Data shown:
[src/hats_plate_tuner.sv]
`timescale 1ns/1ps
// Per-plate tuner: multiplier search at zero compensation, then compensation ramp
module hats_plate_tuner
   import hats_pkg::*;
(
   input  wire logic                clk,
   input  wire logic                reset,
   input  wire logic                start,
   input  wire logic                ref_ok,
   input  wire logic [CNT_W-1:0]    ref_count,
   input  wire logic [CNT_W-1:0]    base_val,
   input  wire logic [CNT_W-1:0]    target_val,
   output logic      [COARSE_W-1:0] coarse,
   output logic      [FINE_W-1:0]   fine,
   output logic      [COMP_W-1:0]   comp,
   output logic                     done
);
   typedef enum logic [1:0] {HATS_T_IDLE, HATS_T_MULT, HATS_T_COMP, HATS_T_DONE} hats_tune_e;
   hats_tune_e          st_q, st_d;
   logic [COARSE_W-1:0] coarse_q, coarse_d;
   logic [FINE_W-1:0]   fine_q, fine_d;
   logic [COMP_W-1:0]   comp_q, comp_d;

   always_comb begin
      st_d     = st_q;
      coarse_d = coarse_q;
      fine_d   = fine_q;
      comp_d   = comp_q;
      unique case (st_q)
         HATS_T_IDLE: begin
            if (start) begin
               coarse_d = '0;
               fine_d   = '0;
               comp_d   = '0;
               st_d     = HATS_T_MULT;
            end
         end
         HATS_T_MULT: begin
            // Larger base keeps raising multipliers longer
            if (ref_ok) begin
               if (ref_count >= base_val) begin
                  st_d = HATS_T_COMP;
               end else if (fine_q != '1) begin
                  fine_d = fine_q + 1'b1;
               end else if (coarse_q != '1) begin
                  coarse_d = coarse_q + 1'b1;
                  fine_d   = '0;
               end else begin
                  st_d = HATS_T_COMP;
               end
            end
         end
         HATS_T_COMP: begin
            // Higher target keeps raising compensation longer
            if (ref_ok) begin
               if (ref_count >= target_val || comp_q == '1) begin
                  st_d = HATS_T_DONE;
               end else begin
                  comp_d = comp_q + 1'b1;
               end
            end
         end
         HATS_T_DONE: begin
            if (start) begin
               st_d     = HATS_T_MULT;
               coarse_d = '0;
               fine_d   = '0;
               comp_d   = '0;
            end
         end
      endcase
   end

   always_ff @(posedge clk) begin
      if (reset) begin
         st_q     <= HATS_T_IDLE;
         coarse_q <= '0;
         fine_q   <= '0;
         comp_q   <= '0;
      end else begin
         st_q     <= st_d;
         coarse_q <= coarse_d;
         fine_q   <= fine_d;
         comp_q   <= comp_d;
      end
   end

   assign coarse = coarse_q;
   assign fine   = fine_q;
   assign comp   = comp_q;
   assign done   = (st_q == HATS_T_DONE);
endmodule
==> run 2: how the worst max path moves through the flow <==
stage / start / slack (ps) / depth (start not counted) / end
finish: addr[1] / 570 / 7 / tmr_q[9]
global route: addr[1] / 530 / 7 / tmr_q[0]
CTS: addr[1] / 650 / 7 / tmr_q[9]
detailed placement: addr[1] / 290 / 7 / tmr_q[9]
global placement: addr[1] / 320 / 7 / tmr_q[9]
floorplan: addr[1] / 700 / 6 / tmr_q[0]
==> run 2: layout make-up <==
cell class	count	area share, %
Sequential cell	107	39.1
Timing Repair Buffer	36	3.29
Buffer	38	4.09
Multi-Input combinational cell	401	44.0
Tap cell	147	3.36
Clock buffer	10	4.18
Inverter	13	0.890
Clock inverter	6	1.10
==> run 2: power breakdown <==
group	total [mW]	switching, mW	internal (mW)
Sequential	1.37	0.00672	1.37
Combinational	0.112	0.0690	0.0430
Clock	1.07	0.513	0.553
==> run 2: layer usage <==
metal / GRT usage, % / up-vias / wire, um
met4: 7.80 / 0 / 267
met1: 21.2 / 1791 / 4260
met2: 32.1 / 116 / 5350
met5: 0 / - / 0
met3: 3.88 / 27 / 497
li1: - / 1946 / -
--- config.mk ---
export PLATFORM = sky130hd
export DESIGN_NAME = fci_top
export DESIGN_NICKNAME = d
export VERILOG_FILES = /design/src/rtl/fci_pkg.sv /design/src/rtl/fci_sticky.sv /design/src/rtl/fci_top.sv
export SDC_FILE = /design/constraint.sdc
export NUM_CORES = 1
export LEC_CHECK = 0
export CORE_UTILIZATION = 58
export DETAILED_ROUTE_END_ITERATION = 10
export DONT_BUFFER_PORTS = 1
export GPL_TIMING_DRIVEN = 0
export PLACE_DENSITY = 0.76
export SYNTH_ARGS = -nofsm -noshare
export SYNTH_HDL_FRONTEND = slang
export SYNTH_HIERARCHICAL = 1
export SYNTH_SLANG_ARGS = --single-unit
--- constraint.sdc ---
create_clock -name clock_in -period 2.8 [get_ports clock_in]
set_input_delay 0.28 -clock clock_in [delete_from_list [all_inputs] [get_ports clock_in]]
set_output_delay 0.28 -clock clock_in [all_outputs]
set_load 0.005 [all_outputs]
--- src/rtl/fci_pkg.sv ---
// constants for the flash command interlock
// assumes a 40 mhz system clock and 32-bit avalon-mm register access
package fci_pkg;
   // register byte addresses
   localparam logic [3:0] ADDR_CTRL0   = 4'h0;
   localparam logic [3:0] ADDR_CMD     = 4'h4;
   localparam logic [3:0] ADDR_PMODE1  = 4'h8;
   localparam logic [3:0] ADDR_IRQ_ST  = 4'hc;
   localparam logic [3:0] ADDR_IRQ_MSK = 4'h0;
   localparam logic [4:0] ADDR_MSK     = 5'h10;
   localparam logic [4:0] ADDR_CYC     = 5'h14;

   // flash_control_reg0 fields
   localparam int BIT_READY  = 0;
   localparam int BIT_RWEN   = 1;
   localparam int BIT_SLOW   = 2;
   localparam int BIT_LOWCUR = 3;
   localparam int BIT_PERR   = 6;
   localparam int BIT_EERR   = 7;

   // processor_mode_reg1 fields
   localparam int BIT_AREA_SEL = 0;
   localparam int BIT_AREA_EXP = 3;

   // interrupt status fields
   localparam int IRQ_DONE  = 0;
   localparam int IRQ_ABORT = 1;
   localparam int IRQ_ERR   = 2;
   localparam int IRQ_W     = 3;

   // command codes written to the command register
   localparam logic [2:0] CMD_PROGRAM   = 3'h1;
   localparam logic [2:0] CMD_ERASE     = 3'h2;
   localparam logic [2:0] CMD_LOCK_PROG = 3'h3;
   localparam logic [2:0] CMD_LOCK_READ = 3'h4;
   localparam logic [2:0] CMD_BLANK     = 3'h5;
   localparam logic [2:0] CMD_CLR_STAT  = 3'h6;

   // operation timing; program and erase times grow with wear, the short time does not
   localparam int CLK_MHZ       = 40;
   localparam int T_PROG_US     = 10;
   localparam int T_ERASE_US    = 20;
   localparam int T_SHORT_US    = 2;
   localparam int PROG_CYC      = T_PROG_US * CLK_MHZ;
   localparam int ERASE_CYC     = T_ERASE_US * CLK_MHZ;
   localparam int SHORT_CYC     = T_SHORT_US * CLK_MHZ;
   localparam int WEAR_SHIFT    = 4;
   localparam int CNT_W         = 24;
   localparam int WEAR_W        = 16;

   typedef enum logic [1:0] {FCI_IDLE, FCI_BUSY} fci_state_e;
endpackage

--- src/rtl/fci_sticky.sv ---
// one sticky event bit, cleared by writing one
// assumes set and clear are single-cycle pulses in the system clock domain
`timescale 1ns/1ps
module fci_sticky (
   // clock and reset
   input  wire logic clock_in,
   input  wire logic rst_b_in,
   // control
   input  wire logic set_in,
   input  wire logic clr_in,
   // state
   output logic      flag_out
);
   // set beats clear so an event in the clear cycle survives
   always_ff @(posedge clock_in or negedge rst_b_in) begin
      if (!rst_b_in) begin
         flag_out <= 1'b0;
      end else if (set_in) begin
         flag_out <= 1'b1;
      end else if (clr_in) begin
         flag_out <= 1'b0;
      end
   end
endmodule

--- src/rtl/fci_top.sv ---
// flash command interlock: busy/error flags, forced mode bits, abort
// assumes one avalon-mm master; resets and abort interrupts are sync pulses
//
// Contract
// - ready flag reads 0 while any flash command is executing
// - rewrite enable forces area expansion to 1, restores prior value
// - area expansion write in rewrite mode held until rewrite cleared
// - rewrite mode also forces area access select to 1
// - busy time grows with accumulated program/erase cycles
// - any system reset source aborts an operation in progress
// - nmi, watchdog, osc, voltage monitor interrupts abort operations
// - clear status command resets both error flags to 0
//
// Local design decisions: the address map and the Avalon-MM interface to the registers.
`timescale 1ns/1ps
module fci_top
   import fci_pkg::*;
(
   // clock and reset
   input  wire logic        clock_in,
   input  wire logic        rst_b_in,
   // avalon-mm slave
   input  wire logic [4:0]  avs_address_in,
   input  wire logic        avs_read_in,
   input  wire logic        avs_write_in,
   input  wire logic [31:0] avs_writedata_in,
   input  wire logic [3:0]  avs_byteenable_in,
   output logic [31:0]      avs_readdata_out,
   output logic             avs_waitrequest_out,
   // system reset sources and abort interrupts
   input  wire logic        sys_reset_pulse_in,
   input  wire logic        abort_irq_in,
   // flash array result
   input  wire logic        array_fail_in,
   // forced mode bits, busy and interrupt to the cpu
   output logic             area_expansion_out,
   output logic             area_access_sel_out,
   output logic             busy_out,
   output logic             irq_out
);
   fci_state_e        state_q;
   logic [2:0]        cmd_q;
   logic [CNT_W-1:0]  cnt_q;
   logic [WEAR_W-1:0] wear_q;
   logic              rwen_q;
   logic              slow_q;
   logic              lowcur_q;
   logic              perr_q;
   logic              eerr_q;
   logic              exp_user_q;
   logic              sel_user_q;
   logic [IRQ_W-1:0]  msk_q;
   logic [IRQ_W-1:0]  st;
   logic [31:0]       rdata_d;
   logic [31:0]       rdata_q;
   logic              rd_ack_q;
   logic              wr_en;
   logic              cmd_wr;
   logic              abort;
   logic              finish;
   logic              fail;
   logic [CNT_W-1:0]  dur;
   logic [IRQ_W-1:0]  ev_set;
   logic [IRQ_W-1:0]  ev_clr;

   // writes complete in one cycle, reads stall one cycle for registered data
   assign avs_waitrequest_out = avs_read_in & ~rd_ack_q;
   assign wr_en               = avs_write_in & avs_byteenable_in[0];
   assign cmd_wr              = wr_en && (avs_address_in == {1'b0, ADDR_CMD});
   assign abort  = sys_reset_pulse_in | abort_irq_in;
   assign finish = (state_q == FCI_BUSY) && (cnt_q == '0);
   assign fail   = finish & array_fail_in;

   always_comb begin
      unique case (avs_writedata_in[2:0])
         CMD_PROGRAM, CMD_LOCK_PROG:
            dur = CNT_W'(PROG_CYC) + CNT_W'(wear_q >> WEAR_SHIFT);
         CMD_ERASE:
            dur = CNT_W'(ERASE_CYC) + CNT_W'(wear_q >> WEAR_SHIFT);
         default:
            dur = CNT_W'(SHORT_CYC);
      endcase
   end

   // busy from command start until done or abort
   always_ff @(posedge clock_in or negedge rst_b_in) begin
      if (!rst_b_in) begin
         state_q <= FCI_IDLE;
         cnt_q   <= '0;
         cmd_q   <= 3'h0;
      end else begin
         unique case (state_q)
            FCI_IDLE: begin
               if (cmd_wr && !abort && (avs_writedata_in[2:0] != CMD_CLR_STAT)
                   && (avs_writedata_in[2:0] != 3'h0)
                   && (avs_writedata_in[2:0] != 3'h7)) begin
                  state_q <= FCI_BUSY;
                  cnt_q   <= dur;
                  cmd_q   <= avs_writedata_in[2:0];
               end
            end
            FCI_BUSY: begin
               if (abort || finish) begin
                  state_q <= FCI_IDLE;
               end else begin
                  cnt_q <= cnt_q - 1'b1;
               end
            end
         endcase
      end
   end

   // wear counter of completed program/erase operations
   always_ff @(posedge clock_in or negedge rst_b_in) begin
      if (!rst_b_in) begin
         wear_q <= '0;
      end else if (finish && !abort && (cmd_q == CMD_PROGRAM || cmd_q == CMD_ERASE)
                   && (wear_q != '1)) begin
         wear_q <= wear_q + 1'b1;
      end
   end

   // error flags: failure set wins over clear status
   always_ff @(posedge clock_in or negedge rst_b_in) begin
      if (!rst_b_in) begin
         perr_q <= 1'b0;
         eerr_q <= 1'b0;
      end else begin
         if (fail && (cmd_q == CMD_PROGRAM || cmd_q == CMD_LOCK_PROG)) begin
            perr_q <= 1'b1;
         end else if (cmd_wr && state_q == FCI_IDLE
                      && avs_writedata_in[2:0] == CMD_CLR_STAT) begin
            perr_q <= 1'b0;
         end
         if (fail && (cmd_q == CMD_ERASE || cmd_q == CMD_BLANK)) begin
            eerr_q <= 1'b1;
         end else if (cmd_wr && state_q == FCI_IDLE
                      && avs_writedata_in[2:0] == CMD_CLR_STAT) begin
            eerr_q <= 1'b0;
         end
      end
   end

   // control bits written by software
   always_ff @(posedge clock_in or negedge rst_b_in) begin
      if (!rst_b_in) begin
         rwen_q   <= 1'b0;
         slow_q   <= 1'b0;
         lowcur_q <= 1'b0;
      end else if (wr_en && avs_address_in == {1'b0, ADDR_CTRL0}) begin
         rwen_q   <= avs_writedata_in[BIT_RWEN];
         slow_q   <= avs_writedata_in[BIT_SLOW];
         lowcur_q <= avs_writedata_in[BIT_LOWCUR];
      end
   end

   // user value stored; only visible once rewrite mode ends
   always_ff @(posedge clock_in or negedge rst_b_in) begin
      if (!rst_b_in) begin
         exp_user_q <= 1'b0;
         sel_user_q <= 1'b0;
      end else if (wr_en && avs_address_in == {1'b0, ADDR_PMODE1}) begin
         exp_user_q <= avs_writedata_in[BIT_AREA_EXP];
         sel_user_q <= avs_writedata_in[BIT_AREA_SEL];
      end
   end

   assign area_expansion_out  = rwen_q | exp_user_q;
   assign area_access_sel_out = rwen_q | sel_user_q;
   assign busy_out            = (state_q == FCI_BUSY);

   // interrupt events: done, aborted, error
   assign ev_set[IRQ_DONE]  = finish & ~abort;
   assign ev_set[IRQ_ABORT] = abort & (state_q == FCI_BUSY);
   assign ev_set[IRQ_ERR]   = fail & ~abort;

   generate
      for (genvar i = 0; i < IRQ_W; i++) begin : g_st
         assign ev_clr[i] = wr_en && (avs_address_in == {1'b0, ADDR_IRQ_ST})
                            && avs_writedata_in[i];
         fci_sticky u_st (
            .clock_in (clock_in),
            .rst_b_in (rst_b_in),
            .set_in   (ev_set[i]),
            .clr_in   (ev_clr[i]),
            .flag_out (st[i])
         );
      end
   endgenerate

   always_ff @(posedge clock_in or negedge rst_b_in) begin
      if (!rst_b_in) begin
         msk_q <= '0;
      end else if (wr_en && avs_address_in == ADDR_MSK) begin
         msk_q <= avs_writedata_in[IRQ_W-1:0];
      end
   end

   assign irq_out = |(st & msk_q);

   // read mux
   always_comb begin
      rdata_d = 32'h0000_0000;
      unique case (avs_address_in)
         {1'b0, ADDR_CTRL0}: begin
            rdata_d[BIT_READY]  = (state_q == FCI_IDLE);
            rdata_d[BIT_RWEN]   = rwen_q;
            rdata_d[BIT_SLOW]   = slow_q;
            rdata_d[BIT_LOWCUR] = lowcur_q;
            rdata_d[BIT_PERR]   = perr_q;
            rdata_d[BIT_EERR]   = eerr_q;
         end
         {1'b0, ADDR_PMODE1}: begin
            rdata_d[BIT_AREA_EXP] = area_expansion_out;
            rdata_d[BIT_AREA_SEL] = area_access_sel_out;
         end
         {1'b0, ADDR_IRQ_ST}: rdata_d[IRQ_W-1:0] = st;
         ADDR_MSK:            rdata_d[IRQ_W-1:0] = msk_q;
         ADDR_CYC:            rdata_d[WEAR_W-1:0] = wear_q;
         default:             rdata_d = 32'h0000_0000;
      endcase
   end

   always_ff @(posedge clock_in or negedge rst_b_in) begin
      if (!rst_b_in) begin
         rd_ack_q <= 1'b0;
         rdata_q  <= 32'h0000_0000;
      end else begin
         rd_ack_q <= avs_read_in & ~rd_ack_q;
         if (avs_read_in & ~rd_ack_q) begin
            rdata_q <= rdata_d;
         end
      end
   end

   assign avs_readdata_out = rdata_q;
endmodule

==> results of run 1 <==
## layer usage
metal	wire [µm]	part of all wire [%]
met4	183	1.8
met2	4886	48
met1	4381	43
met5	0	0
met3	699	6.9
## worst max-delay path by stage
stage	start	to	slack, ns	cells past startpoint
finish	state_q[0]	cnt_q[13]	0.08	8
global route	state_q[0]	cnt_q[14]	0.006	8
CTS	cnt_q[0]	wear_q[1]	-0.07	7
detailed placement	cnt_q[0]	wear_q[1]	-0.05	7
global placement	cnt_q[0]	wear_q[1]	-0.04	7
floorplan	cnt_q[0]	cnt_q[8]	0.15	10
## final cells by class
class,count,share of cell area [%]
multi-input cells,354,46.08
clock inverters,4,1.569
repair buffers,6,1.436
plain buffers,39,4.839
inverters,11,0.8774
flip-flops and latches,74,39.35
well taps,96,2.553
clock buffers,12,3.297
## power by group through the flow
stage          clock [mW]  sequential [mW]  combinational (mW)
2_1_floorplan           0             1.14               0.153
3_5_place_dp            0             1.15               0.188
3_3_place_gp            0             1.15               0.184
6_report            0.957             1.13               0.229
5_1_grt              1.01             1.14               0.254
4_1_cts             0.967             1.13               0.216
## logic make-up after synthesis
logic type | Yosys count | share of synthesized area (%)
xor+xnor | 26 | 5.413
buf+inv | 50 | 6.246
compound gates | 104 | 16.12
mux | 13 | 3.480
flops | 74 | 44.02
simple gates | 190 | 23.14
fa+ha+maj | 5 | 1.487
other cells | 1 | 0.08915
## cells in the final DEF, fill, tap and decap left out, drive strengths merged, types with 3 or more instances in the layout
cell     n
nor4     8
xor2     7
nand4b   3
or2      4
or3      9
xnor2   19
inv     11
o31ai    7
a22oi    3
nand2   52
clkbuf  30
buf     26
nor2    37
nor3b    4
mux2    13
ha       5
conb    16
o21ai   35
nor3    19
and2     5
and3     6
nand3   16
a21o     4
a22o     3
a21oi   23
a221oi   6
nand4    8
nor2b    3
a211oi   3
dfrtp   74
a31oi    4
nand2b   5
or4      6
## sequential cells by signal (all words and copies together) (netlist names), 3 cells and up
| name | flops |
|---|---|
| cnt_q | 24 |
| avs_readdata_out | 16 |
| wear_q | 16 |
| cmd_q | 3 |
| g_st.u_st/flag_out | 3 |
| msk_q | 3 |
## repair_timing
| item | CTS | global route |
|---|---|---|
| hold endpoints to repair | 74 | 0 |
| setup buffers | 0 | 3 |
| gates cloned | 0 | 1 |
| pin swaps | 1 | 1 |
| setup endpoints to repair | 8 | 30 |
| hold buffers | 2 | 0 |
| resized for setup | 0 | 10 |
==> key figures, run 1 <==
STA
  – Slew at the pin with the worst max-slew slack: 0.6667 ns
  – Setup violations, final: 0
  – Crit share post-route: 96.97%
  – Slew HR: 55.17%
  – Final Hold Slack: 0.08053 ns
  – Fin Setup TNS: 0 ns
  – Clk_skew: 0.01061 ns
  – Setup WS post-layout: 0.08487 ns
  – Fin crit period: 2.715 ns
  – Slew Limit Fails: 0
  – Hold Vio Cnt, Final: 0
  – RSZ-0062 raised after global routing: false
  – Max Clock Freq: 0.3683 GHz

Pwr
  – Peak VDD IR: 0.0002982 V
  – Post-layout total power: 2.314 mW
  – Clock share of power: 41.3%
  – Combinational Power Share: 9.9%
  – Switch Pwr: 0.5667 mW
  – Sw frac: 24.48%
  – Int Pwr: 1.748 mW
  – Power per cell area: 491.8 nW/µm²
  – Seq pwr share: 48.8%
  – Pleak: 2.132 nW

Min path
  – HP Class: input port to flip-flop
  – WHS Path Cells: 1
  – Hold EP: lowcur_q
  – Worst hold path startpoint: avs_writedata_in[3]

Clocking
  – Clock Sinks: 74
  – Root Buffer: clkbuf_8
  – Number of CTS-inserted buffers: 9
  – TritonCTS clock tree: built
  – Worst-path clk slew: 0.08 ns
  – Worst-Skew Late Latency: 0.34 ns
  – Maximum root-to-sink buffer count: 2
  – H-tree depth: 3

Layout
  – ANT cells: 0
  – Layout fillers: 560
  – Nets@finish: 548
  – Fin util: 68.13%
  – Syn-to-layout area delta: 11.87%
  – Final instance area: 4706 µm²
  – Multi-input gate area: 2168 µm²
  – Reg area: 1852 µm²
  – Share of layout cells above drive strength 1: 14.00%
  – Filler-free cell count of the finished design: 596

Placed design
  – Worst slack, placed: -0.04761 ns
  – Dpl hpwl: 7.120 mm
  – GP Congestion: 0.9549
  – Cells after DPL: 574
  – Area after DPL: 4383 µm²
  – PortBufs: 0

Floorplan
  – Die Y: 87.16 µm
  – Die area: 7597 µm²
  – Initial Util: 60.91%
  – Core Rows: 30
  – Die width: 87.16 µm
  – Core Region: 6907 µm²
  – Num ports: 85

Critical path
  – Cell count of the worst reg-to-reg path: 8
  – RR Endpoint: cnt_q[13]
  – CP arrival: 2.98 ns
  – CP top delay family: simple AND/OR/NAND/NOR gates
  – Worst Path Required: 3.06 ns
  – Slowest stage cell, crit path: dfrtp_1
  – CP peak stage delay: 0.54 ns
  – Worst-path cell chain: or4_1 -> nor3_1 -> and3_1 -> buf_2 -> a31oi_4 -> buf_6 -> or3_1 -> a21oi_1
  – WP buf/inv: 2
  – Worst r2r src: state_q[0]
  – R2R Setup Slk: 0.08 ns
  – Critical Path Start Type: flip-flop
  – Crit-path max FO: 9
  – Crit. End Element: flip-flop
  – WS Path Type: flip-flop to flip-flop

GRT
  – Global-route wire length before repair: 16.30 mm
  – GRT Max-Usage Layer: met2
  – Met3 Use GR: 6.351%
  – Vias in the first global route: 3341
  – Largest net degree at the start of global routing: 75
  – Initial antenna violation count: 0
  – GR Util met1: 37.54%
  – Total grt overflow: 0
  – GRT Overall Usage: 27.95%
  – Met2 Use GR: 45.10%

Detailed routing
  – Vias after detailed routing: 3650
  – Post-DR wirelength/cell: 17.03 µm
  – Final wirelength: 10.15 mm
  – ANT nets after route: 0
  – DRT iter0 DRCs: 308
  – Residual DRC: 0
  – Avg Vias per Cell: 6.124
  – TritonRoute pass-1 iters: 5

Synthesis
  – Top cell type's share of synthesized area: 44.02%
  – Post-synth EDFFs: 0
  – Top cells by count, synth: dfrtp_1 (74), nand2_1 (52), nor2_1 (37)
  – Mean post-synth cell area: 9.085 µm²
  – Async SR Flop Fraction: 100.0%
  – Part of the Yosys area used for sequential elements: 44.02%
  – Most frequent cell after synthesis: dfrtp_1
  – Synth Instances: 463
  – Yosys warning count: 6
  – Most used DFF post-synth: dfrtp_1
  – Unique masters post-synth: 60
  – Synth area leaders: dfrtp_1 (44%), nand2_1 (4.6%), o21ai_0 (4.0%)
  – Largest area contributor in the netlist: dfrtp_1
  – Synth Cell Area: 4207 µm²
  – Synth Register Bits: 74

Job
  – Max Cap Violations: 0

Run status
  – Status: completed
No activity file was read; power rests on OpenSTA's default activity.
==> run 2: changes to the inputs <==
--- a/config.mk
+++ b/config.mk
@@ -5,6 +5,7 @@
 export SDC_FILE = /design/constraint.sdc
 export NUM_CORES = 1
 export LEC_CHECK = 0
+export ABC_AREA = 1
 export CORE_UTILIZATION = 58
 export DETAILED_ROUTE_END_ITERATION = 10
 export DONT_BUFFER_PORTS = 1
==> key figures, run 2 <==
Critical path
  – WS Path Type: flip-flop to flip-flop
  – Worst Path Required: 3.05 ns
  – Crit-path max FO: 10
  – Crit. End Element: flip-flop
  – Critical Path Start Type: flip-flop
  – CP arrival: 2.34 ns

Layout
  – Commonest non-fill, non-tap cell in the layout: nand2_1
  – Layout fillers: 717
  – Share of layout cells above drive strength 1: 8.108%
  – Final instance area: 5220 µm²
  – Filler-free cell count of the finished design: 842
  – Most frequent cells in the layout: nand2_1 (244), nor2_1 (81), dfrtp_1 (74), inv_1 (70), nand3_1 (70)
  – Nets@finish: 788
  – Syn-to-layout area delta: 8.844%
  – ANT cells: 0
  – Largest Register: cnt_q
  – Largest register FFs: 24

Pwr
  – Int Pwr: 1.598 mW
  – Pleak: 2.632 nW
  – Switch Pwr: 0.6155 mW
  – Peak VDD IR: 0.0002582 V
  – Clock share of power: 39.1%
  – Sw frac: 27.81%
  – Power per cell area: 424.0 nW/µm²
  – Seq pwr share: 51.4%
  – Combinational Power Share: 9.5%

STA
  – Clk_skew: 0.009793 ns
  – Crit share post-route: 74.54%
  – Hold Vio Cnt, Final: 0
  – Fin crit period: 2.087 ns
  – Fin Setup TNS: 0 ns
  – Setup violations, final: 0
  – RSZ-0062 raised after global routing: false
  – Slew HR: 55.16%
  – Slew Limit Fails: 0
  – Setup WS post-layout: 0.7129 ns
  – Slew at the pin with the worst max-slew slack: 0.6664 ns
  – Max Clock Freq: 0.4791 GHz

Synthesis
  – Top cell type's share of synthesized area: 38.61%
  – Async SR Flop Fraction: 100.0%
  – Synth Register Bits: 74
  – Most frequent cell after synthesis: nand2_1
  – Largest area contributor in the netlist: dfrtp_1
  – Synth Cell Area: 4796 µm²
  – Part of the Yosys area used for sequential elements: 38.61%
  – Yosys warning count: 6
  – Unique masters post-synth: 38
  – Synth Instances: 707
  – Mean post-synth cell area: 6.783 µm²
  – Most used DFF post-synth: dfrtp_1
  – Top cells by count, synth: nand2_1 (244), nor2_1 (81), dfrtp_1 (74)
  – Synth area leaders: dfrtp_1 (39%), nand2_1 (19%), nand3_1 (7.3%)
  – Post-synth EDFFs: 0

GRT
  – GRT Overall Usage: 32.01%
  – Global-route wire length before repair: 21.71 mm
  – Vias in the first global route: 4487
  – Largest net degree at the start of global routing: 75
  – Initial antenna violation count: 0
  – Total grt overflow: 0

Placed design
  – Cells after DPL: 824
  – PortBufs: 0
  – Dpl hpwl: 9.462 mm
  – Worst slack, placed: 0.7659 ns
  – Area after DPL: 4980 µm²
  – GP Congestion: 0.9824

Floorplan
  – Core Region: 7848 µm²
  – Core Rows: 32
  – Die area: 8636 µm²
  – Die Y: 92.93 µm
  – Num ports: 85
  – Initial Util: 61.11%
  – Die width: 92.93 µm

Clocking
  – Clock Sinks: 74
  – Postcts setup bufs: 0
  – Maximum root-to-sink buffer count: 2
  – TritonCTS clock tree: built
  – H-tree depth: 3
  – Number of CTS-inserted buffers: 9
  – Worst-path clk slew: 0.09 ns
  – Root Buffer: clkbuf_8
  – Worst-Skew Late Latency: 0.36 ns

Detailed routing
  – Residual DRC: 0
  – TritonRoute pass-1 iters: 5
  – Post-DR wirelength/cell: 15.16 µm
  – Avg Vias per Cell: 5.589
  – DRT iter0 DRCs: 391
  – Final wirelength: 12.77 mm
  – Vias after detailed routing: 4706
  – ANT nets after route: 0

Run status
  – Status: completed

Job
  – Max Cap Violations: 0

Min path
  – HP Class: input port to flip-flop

Task prompt: Starting at the line above that contains "if (reset) begin", repeat each line exactly up to and including the line that contains "create_clock -name clock_in", and stop there.

Exercise output:
      if (reset) begin
         st_q     <= HATS_T_IDLE;
         coarse_q <= '0;
         fine_q   <= '0;
         comp_q   <= '0;
      end else begin
         st_q     <= st_d;
         coarse_q <= coarse_d;
         fine_q   <= fine_d;
         comp_q   <= comp_d;
      end
   end

   assign coarse = coarse_q;
   assign fine   = fine_q;
   assign comp   = comp_q;
   assign done   = (st_q == HATS_T_DONE);
endmodule
==> run 2: how the worst max path moves through the flow <==
stage / start / slack (ps) / depth (start not counted) / end
finish: addr[1] / 570 / 7 / tmr_q[9]
global route: addr[1] / 530 / 7 / tmr_q[0]
CTS: addr[1] / 650 / 7 / tmr_q[9]
detailed placement: addr[1] / 290 / 7 / tmr_q[9]
global placement: addr[1] / 320 / 7 / tmr_q[9]
floorplan: addr[1] / 700 / 6 / tmr_q[0]
==> run 2: layout make-up <==
cell class	count	area share, %
Sequential cell	107	39.1
Timing Repair Buffer	36	3.29
Buffer	38	4.09
Multi-Input combinational cell	401	44.0
Tap cell	147	3.36
Clock buffer	10	4.18
Inverter	13	0.890
Clock inverter	6	1.10
==> run 2: power breakdown <==
group	total [mW]	switching, mW	internal (mW)
Sequential	1.37	0.00672	1.37
Combinational	0.112	0.0690	0.0430
Clock	1.07	0.513	0.553
==> run 2: layer usage <==
metal / GRT usage, % / up-vias / wire, um
met4: 7.80 / 0 / 267
met1: 21.2 / 1791 / 4260
met2: 32.1 / 116 / 5350
met5: 0 / - / 0
met3: 3.88 / 27 / 497
li1: - / 1946 / -
--- config.mk ---
export PLATFORM = sky130hd
export DESIGN_NAME = fci_top
export DESIGN_NICKNAME = d
export VERILOG_FILES = /design/src/rtl/fci_pkg.sv /design/src/rtl/fci_sticky.sv /design/src/rtl/fci_top.sv
export SDC_FILE = /design/constraint.sdc
export NUM_CORES = 1
export LEC_CHECK = 0
export CORE_UTILIZATION = 58
export DETAILED_ROUTE_END_ITERATION = 10
export DONT_BUFFER_PORTS = 1
export GPL_TIMING_DRIVEN = 0
export PLACE_DENSITY = 0.76
export SYNTH_ARGS = -nofsm -noshare
export SYNTH_HDL_FRONTEND = slang
export SYNTH_HIERARCHICAL = 1
export SYNTH_SLANG_ARGS = --single-unit
--- constraint.sdc ---
create_clock -name clock_in -period 2.8 [get_ports clock_in]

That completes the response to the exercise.